Artificial Intelligence will benefit your health in many ways, according to David Allard, M.D., Chief Medical Officer at Henry Ford Health System, but it will never replace your doctor. Rather, it will augment what your doctor does. “A.I. is like a Body OnStar,” explained Dr. Allard, at Business Leaders for Michigan’s 2019 Michigan CEO Summit this week. He clarified that in the past, medicine was a reactive science, “waiting for something bad to happen”; now, it’s predictive analytics, with AI allowing clinicians to “visibly keep tabs on people before the bad happens.”
Fellow panelists, Jeanine Heck, VP, AI & Discovery, Comcast; and Rich People, Director, Artificial Intelligence & Machine Learning Center, General Motors Company, agreed that the biggest concern with AI is data breach. In this era of identity theft and the Facebook breach, public fear of privacy invasion is far from artificial. Heck explained that cable is provided in the most private place – your home.

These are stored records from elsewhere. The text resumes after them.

===== config.mk =====
export PLATFORM = sky130hd
export DESIGN_NAME = dedup_task_fifo
export DESIGN_NICKNAME = d
export VERILOG_FILES = /design/src/rtl/core/dtf_pkg.sv /design/src/rtl/core/dtf_ram.sv /design/src/rtl/core/dedup_task_fifo.sv
export SDC_FILE = /design/constraint.sdc
export NUM_CORES = 2
export LEC_CHECK = 0
export CELL_PAD_IN_SITES_DETAIL_PLACEMENT = 0
export CELL_PAD_IN_SITES_GLOBAL_PLACEMENT = 1
export CORE_ASPECT_RATIO = 0.5
export CORE_MARGIN = 2
export CORE_UTILIZATION = 50
export DETAILED_ROUTE_END_ITERATION = 10
export DONT_BUFFER_PORTS = 1
export PLACE_DENSITY_LB_ADDON = 0.12
export SYNTH_ARGS = -nofsm -noshare
export SYNTH_HDL_FRONTEND = slang
export SYNTH_SLANG_ARGS = --single-unit

===== constraint.sdc =====
create_clock -name clk -period 9.6 [get_ports clk]
set_input_delay 0 -clock clk [delete_from_list [all_inputs] [get_ports clk]]
set_output_delay 0 -clock clk [all_outputs]
set_load 0.005 [all_outputs]
===== src/mct_pkg.sv =====
// ---------------------------------------------------------------------------
// mct_pkg
// Shared types and codes of the majority commit tracker.
// ---------------------------------------------------------------------------
`default_nettype none

package mct_pkg;

    localparam int unsigned IDX_W     = 32;
    localparam int unsigned S_DATA_W  = 72;
    localparam int unsigned S_USER_W  = 2;
    localparam int unsigned M_DATA_W  = 104;
    localparam int unsigned CFG_W     = 4;

    localparam logic [IDX_W-1:0] HEAD_LIMIT = 32'hFFFF_FFFF;

    typedef enum logic [1:0] {
        OP_APPEND = 2'd0,
        OP_ACK    = 2'd1,
        OP_LEAD   = 2'd2
    } op_t;

    typedef enum logic [1:0] {
        ST_OK         = 2'd0,
        ST_NOT_LEADER = 2'd1,
        ST_BAD_PEER   = 2'd2,
        ST_FULL       = 2'd3
    } status_t;

    typedef enum logic {
        CFG_NODE_COUNT  = 1'b0,
        CFG_LOCAL_INDEX = 1'b1
    } cfg_reg_t;

    typedef struct packed {
        logic             valid;
        logic [IDX_W-1:0] tag;
        logic [IDX_W-1:0] term;
    } slot_t;

endpackage

`default_nettype wire


===== src/mct_cmp.sv =====
// ---------------------------------------------------------------------------
// mct_cmp
// Shared magnitude comparator used by the update, scan and commit steps of the sequencer.
// ---------------------------------------------------------------------------
`default_nettype none

module mct_cmp
    import mct_pkg::*;
(
    input  wire logic [IDX_W-1:0] a,
    input  wire logic [IDX_W-1:0] b,
    output logic                  gt
);

    assign gt = (a > b);

endmodule

`default_nettype wire


===== config.mk =====
export PLATFORM = sky130hd
export DESIGN_NAME = mct_cmp
export DESIGN_NICKNAME = d
export VERILOG_FILES = /design/src/mct_pkg.sv /design/src/mct_cmp.sv
export SDC_FILE = /design/constraint.sdc
export NUM_CORES = 1
export LEC_CHECK = 0
export BUFFER_PORTS_ARGS = -buffer_cell sky130_fd_sc_hd__buf_2
export CAP_MARGIN = 0
export CORE_MARGIN = 1.5
export CORE_UTILIZATION = 38
export DETAILED_ROUTE_END_ITERATION = 7
export PLACE_DENSITY = 0.82
export SLEW_MARGIN = 20
export SYNTH_ARGS = -nofsm -noshare
export SYNTH_HDL_FRONTEND = slang
export SYNTH_SLANG_ARGS = --single-unit
export TNS_END_PERCENT = 20

===== constraint.sdc =====
create_clock -name vclk -period 1.28
set_input_delay 0.064 -clock vclk [all_inputs]
set_output_delay 0.064 -clock vclk [all_outputs]
set_load 0.01 [all_outputs]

Hence, her employer places strong emphasis on the customer privacy policy. Dr. Allard believes it’s different in the healthcare space. “In healthcare, we must embrace this concern as data should be both private (PHR) and public…In medicine, we really want to share the secret sauce. If we have a cure for cancer, that should be public knowledge.”
Allard illuminated that hospital clinicians make 3 to 4 hundred decisions on a patient’s care daily, leaving much room for human error (“hopefully, it’s toast instead of a muffin…”) “We have to be better than human,” he espoused. “We have to get folks to constantly think ‘How good is good enough?’”

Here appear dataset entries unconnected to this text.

--- src/mct_pkg.sv ---
// ---------------------------------------------------------------------------
// mct_pkg
// Shared types and codes of the majority commit tracker.
// ---------------------------------------------------------------------------
`default_nettype none

package mct_pkg;

    localparam int unsigned IDX_W     = 32;
    localparam int unsigned S_DATA_W  = 72;
    localparam int unsigned S_USER_W  = 2;
    localparam int unsigned M_DATA_W  = 104;
    localparam int unsigned CFG_W     = 4;

    localparam logic [IDX_W-1:0] HEAD_LIMIT = 32'hFFFF_FFFF;

    typedef enum logic [1:0] {
        OP_APPEND = 2'd0,
        OP_ACK    = 2'd1,
        OP_LEAD   = 2'd2
    } op_t;

    typedef enum logic [1:0] {
        ST_OK         = 2'd0,
        ST_NOT_LEADER = 2'd1,
        ST_BAD_PEER   = 2'd2,
        ST_FULL       = 2'd3
    } status_t;

    typedef enum logic {
        CFG_NODE_COUNT  = 1'b0,
        CFG_LOCAL_INDEX = 1'b1
    } cfg_reg_t;

    typedef struct packed {
        logic             valid;
        logic [IDX_W-1:0] tag;
        logic [IDX_W-1:0] term;
    } slot_t;

endpackage

`default_nettype wire

--- src/mct_mod.sv ---
// ---------------------------------------------------------------------------
// mct_mod
// Log index to ring slot reduction; mask for a power-of-two depth, otherwise
// a reciprocal multiply, a back-multiply and one correcting subtract.
// ---------------------------------------------------------------------------
`default_nettype none

module mct_mod
    import mct_pkg::*;
#(
    parameter int unsigned DEPTH = 4096
)
(
    input  wire logic                     clk,
    input  wire logic                     rst_n,
    input  wire logic                     start,
    input  wire logic [IDX_W-1:0]         value,
    output logic                          done,
    output logic [$clog2(DEPTH)-1:0]      rem
);

    localparam int unsigned AW   = $clog2(DEPTH);
    localparam bit          POW2 = ((DEPTH & (DEPTH - 1)) == 0);

    generate
        if (POW2) begin : g_mask
            logic [AW-1:0] rem_reg;
            logic          done_reg;

            always_ff @(posedge clk or negedge rst_n)
            begin
                if (!rst_n)
                begin
                    done_reg <= 1'b0;
                end
                else
                begin
                    done_reg <= start;
                end
            end

            always_ff @(posedge clk)
            begin
                if (start)
                begin
                    rem_reg <= value[AW-1:0];
                end
            end

            assign done = done_reg;
            assign rem  = rem_reg;
        end
        else begin : g_recip
            localparam logic [IDX_W-1:0] DIVISOR = IDX_W'(DEPTH);
            localparam logic [IDX_W-1:0] RECIP   = IDX_W'((64'd1 << IDX_W) / 64'(DEPTH));

            logic [2*IDX_W-1:0] prod_reg;
            logic [IDX_W-1:0]   value_reg;
            logic [IDX_W-1:0]   est_reg;
            logic [AW-1:0]      rem_reg;
            logic [1:0]         stage_reg;
            logic               done_reg;
            logic [IDX_W-1:0]   quot;
            logic [IDX_W-1:0]   est;

            // quotient estimate is exact or one low, so est stays below 2*DEPTH
            always_comb
            begin
                quot = prod_reg[2*IDX_W-1:IDX_W];
                est  = value_reg - (quot * DIVISOR);
            end

            always_ff @(posedge clk or negedge rst_n)
            begin
                if (!rst_n)
                begin
                    stage_reg <= '0;
                    done_reg  <= 1'b0;
                end
                else
                begin
                    stage_reg <= {stage_reg[0], start};
                    done_reg  <= stage_reg[1];
                end
            end

            always_ff @(posedge clk)
            begin
                if (start)
                begin
                    prod_reg  <= (2*IDX_W)'(value) * (2*IDX_W)'(RECIP);
                    value_reg <= value;
                end
                if (stage_reg[0])
                begin
                    est_reg <= est;
                end
                if (stage_reg[1])
                begin
                    rem_reg <= AW'((est_reg >= DIVISOR) ? (est_reg - DIVISOR) : est_reg);
                end
            end

            assign done = done_reg;
            assign rem  = rem_reg;
        end
    endgenerate

endmodule

`default_nettype wire

--- config.mk ---
export PLATFORM = sky130hd
export DESIGN_NAME = mct_mod
export DESIGN_NICKNAME = d
export VERILOG_FILES = /design/src/mct_pkg.sv /design/src/mct_mod.sv
export SDC_FILE = /design/constraint.sdc
export NUM_CORES = 1
export LEC_CHECK = 0
export ABC_CLOCK_PERIOD_IN_PS = 800
export BUFFER_PORTS_ARGS = -buffer_cell sky130_fd_sc_hd__buf_2
export CAP_MARGIN = 20
export CORE_MARGIN = 4
export CORE_UTILIZATION = 26
export CTS_CLUSTER_SIZE = 25
export DETAILED_ROUTE_END_ITERATION = 12
export PLACE_DENSITY = 0.7
export SYNTH_ARGS = -nofsm -noshare
export SYNTH_HDL_FRONTEND = slang
export SYNTH_SLANG_ARGS = --single-unit
--- constraint.sdc ---
create_clock -name clk -period 0.8 [get_ports clk]
set_clock_uncertainty 0.05 [all_clocks]
set_input_delay 0.12 -clock clk [delete_from_list [all_inputs] [get_ports clk]]
set_output_delay 0.12 -clock clk [all_outputs]
set_load 0.005 [all_outputs]
Yosys cells after proc, flatten, opt, wreduce, memory -nomap -nowiden:

Index checks and enable logic that the tools add are counted.

* output and inout bits: 13
* word-level logic and storage cells: 2
* input port bits: 35
* register bits: 13

Depth between registers and ports, before layout:

Gate-level depths: netlist (run 1).

* depth after elaboration: 0
* gate-level depth with buffers: 0
* depth with buffers taken out: 0

Worst setup path before layout (run 1):

OpenSTA, ideal clock, no wires.

* kind: register to output
* start: reg g_mask.rem_reg[0], in the netlist rem[0]
* end: out rem[0]
* path slack: 0.275 ns
* buffers on the path: 0
* required time: 0.630 ns
* arrival: 0.355 ns
* stages on the path, launching flop included: 1
* cells stage by stage: edfxtp_1

RTL lines
* from (decl): RTL line mct_mod.sv:27 `logic [AW-1:0] rem_reg;`
* from (signal assigned): RTL line mct_mod.sv:46 `rem_reg <= value[AW-1:0];`
* to (decl): RTL line mct_mod.sv:19 `output logic [$clog2(DEPTH)-1:0] rem`

No word-level cell between the ends.

Worst setup path in the final report (run 1):

* start: reg g_mask.rem_reg[7], in the netlist rem[7]
* end: out rem[7]

No word-level cell between the ends.

==> results of run 1 <==
-- metrics by stage --
stage | setup slack [ns] | instance area (um^2) | util [%] | hold slack (ns) | setup TNS (ns)
after global placement | 0.05324 | 539.3 | 39.94 | -0.1542 | 0
after global routing | -0.2231 | 700.7 | 51.90 | 0.06580 | -2.370
after detailed placement | 0.02866 | 539.3 | 39.94 | -0.1544 | 0
final | -0.1635 | 700.7 | 51.90 | 0.07227 | -1.738
after floorplan | 0.2747 | 385.4 | - | -0.2256 | 0
after CTS | -0.1687 | 695.7 | 51.53 | 0.07072 | -1.884
-- Yosys cell counts --
master	n	area share, %
sky130_fd_sc_hd__edfxtp_1	12	94
sky130_fd_sc_hd__dfrtp_1	1	6.5
-- worst min-delay path by stage --
stage           from    to  slack (ns)  depth (start not counted)
2_1_floorplan  rst_n  done       -0.23                          0
3_3_place_gp   rst_n  done       -0.15                          1
3_5_place_dp   rst_n  done       -0.15                          1
4_1_cts        start  done        0.07                          1
5_1_grt        start  done        0.07                          1
6_report       start  done        0.07                          1
-- power by group through the flow --
stage	logic [mW]	registers [mW]	clock network (mW)
2_1_floorplan	0	0.836	0
3_3_place_gp	0.101	0.824	0
3_5_place_dp	0.103	0.827	0
4_1_cts	0.152	0.812	0.407
5_1_grt	0.169	0.817	0.459
6_report	0.151	0.811	0.398
-- cell usage in the layout, fill, tap and decap left out --
cell and instances:
sky130_fd_sc_hd__buf_2 27, sky130_fd_sc_hd__edfxtp_1 12, sky130_fd_sc_hd__dlygate4sd3_1 11, sky130_fd_sc_hd__clkbuf_4 3, sky130_fd_sc_hd__dlymetal6s4s_1 2, sky130_fd_sc_hd__clkbuf_1 1
sky130_fd_sc_hd__dfrtp_1 1
-- metal layers --
metal / part of all wire [%] / wire [um] / vias to the layer above
met1: 37 / 343 / 117
li1: - / - / 139
met3: 17 / 161 / 2
met4: 0.97 / 9 / 0
met5: 0 / 0 / -
met2: 44 / 411 / 27
-- what timing repair did --
item                       in CTS  in global routing
hold buffers                   13                  0
pin swaps                       0                  0
buffers inserted                0                  0
gates resized for setup         0                  2
setup endpoints to repair      13                 15
hold endpoints to repair       13                  0
-- cell families after synthesis --
logic type and Yosys count:
DFF 13
-- final cells by class --
type,instances,share of cell area (%)
sequential,13,55.00
clock buffer,4,3.750
tap,15,2.679
timing repair buffer,40,38.57
==> impl_results.html, run 1 <==
<table>
<tr><th>Metric</th><th>Value</th></tr>
<tr><th colspan="2">Logic synthesis</th></tr>
<tr><td>Count of different cell masters after synthesis</td><td>2</td></tr>
<tr><td>Mux cell area share after synthesis</td><td>0%</td></tr>
<tr><td>Average footprint of a synthesized cell</td><td>29.64 um^2</td></tr>
<tr><td>Post-Syn Nets</td><td>48</td></tr>
<tr><td>Post-synthesis share of cell area spent on xor and xnor gates</td><td>0%</td></tr>
<tr><td>Post-Synth Simple-Gate Area</td><td>0%</td></tr>
<tr><td>Cell area after synthesis</td><td>385.4 um^2</td></tr>
<tr><td>Post-synthesis adder-cell area fraction</td><td>0%</td></tr>
<tr><td>Syn Inst Count</td><td>13</td></tr>
<tr><td>Warning count from the yosys run</td><td>0</td></tr>
<tr><td>Post-synthesis sequential area ratio</td><td>100.0%</td></tr>
<tr><td>Number of flip-flops and latches in the synthesized netlist</td><td>13</td></tr>
<tr><td>Synth Area in Compound Gates</td><td>0%</td></tr>
<tr><th colspan="2">Setup path</th></tr>
<tr><td>Req. time, crit path</td><td>0.63 ns</td></tr>
<tr><td>Worst setup path endpoint</td><td>rem[7]</td></tr>
<tr><td>Total number of cells along the worst setup path</td><td>1</td></tr>
<tr><td>Critical path origin</td><td>rem[7]</td></tr>
<tr><td>Startpoint Class</td><td>flop</td></tr>
<tr><td>Critical Path Max Stage Delay</td><td>0.39 ns</td></tr>
<tr><td>WS Path Type</td><td>reg2out</td></tr>
<tr><td>Sort of element at the end of the critical path</td><td>output pin</td></tr>
<tr><td>Number of buffers and inverters on the critical path</td><td>1</td></tr>
<tr><td>Cell chain of the critical path</td><td>buf_2</td></tr>
<tr><td>Maximum fanout encountered on the critical timing path</td><td>1</td></tr>
<tr><td>Family with the most delay on the worst path</td><td>flip-flops</td></tr>
<tr><td>Data arrival, critical path</td><td>0.79 ns</td></tr>
<tr><td>Crit path max-delay cell type</td><td>sky130_fd_sc_hd__edfxtp_1</td></tr>
<tr><th colspan="2">Finish</th></tr>
<tr><td>Layout-stage area growth over the synthesis result</td><td>81.82%</td></tr>
<tr><td>Area of the multi-input gates</td><td>0 um^2</td></tr>
<tr><td>Number of diodes</td><td>0</td></tr>
<tr><td>Non-Filler Instances</td><td>72</td></tr>
<tr><td>Number of flip-flops under the largest register name</td><td>12</td></tr>
<tr><td>Number of multi-input logic gates</td><td>0</td></tr>
<tr><td>Count of nets after finishing</td><td>93</td></tr>
<tr><td>Filler cell count in the final layout</td><td>121</td></tr>
<tr><td>Reg area</td><td>385.4 um^2</td></tr>
<tr><td>Share of cells above drive strength 1</td><td>52.63%</td></tr>
<tr><th colspan="2">Timing</th></tr>
<tr><td>Minimum period implied by the final worst setup slack</td><td>0.9635 ns</td></tr>
<tr><td>Maximum clock frequency</td><td>1038 MHz</td></tr>
<tr><td>Fin crit share</td><td>120.4%</td></tr>
<tr><td>Setup repair after global routing missed its margin</td><td>true</td></tr>
<tr><td>Setup slack after layout</td><td>-0.1635 ns</td></tr>
<tr><td>Actual slew at the worst max-slew pin</td><td>0.2667 ns</td></tr>
<tr><td>Max-slew headroom</td><td>82.22%</td></tr>
<tr><td>Count of final setup violators</td><td>13</td></tr>
<tr><td>Number of failing hold endpoints at the final stage</td><td>0</td></tr>
<tr><td>Final Max Tran Viols</td><td>0</td></tr>
<tr><th colspan="2">Global routing</th></tr>
<tr><td>Wire length of the first global-routing pass</td><td>1386 um</td></tr>
<tr><td>Global-route usage over all layers</td><td>10.17%</td></tr>
<tr><td>Met1 demand-to-capacity share in global routing</td><td>10.54%</td></tr>
<tr><td>Pin count of the biggest net entering global routing</td><td>14</td></tr>
<tr><td>Antenna violations before repair</td><td>0</td></tr>
<tr><td>GR met2 Demand/Resource</td><td>16.21%</td></tr>
<tr><td>Via count of the first global-routing pass</td><td>323</td></tr>
<tr><td>Grt total ovfl</td><td>0</td></tr>
<tr><td>Global route hottest layer</td><td>met2</td></tr>
<tr><td>Met3 demand-to-capacity share in global routing</td><td>7.031%</td></tr>
<tr><th colspan="2">Clock tree</th></tr>
<tr><td>CTS buffer count</td><td>3</td></tr>
<tr><td>Maximum number of buffers from clock root to sink</td><td>2</td></tr>
<tr><td>Max H-tree Level</td><td>1</td></tr>
<tr><td>Clock tree from TritonCTS</td><td>yes</td></tr>
<tr><td>Sinks on Clock Net</td><td>13</td></tr>
<tr><td>Root buffer cell</td><td>sky130_fd_sc_hd__clkbuf_4</td></tr>
<tr><td>CTS clock-pin slew for the worst setup and hold paths</td><td>0.08 ns</td></tr>
<tr><th colspan="2">Power</th></tr>
<tr><td>Power Dens Cells</td><td>1942 nW/um^2</td></tr>
<tr><td>Fraction of power consumed by sequential logic</td><td>59.6%</td></tr>
<tr><td>VDD IR-drop max</td><td>1.028 mV</td></tr>
<tr><td>Gate power share</td><td>11.1%</td></tr>
<tr><td>Cell-internal power</td><td>1.090 mW</td></tr>
<tr><td>Post-route total power</td><td>1.361 mW</td></tr>
<tr><td>Static power due to leakage</td><td>0.3224 nW</td></tr>
<tr><td>Net switching power</td><td>0.2709 mW</td></tr>
<tr><td>Clock power frac</td><td>29.3%</td></tr>
<tr><td>Switching part of the total power</td><td>19.90%</td></tr>
<tr><th colspan="2">Flow run</th></tr>
<tr><td>Max Cap Viol</td><td>0</td></tr>
<tr><th colspan="2">Route</th></tr>
<tr><td>Via/cell ratio</td><td>3.958</td></tr>
<tr><td>Routed vias</td><td>285</td></tr>
<tr><td>DRT Wirelength</td><td>926 um</td></tr>
<tr><td>Drc violations</td><td>0</td></tr>
<tr><td>Pre-Repair DR Iteration Count</td><td>2</td></tr>
<tr><td>Antenna Nets Post-Route</td><td>0</td></tr>
<tr><td>First DRT Iteration DRCs</td><td>1</td></tr>
<tr><td>Wire length per cell after detailed routing</td><td>12.86 um</td></tr>
<tr><th colspan="2">Floorplan</th></tr>
<tr><td>Starting density of the core</td><td>28.54%</td></tr>
<tr><td>Die Outline Area</td><td>2162 um^2</td></tr>
<tr><td>Die width</td><td>46.50 um</td></tr>
<tr><td>Floorplan die height</td><td>46.50 um</td></tr>
<tr><td>Count of boundary I/O pins</td><td>48</td></tr>
<tr><td>Placeable Area</td><td>1350 um^2</td></tr>
<tr><td>Cell row count</td><td>13</td></tr>
<tr><th colspan="2">Status</th></tr>
<tr><td>Run status</td><td>finished with violations</td></tr>
<tr><td>Violations in the final reports</td><td>setup timing</td></tr>
<tr><th colspan="2">Min path</th></tr>
<tr><td>Worst hold path type</td><td>in2reg</td></tr>
<tr><th colspan="2">Placement</th></tr>
<tr><td>Global placer's final weighted congestion</td><td>0.6667</td></tr>
<tr><td>Number of buffer cells added on primary ports</td><td>27</td></tr>
<tr><td>Cell Count Post-Placement</td><td>55</td></tr>
</table>
Power figures use the tool's default switching activity.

Biggest worries concerning AI? “That people get so excited about the BIG things, we forget how much we can help by doing something small (like monitoring sugar or preventing an asthma attack)”, advises Allard. He also cautions that we must keep the right amount of confidence in AI, but treat it as a “trusted colleague”, not something we blindly follow.
His biggest AI goal: Translation. Meaning getting technology out of the way, by improving navigation and access so patients and providers can have uninterrupted conversation. Which will inevitably improve outcomes. Now that sounds intelligent!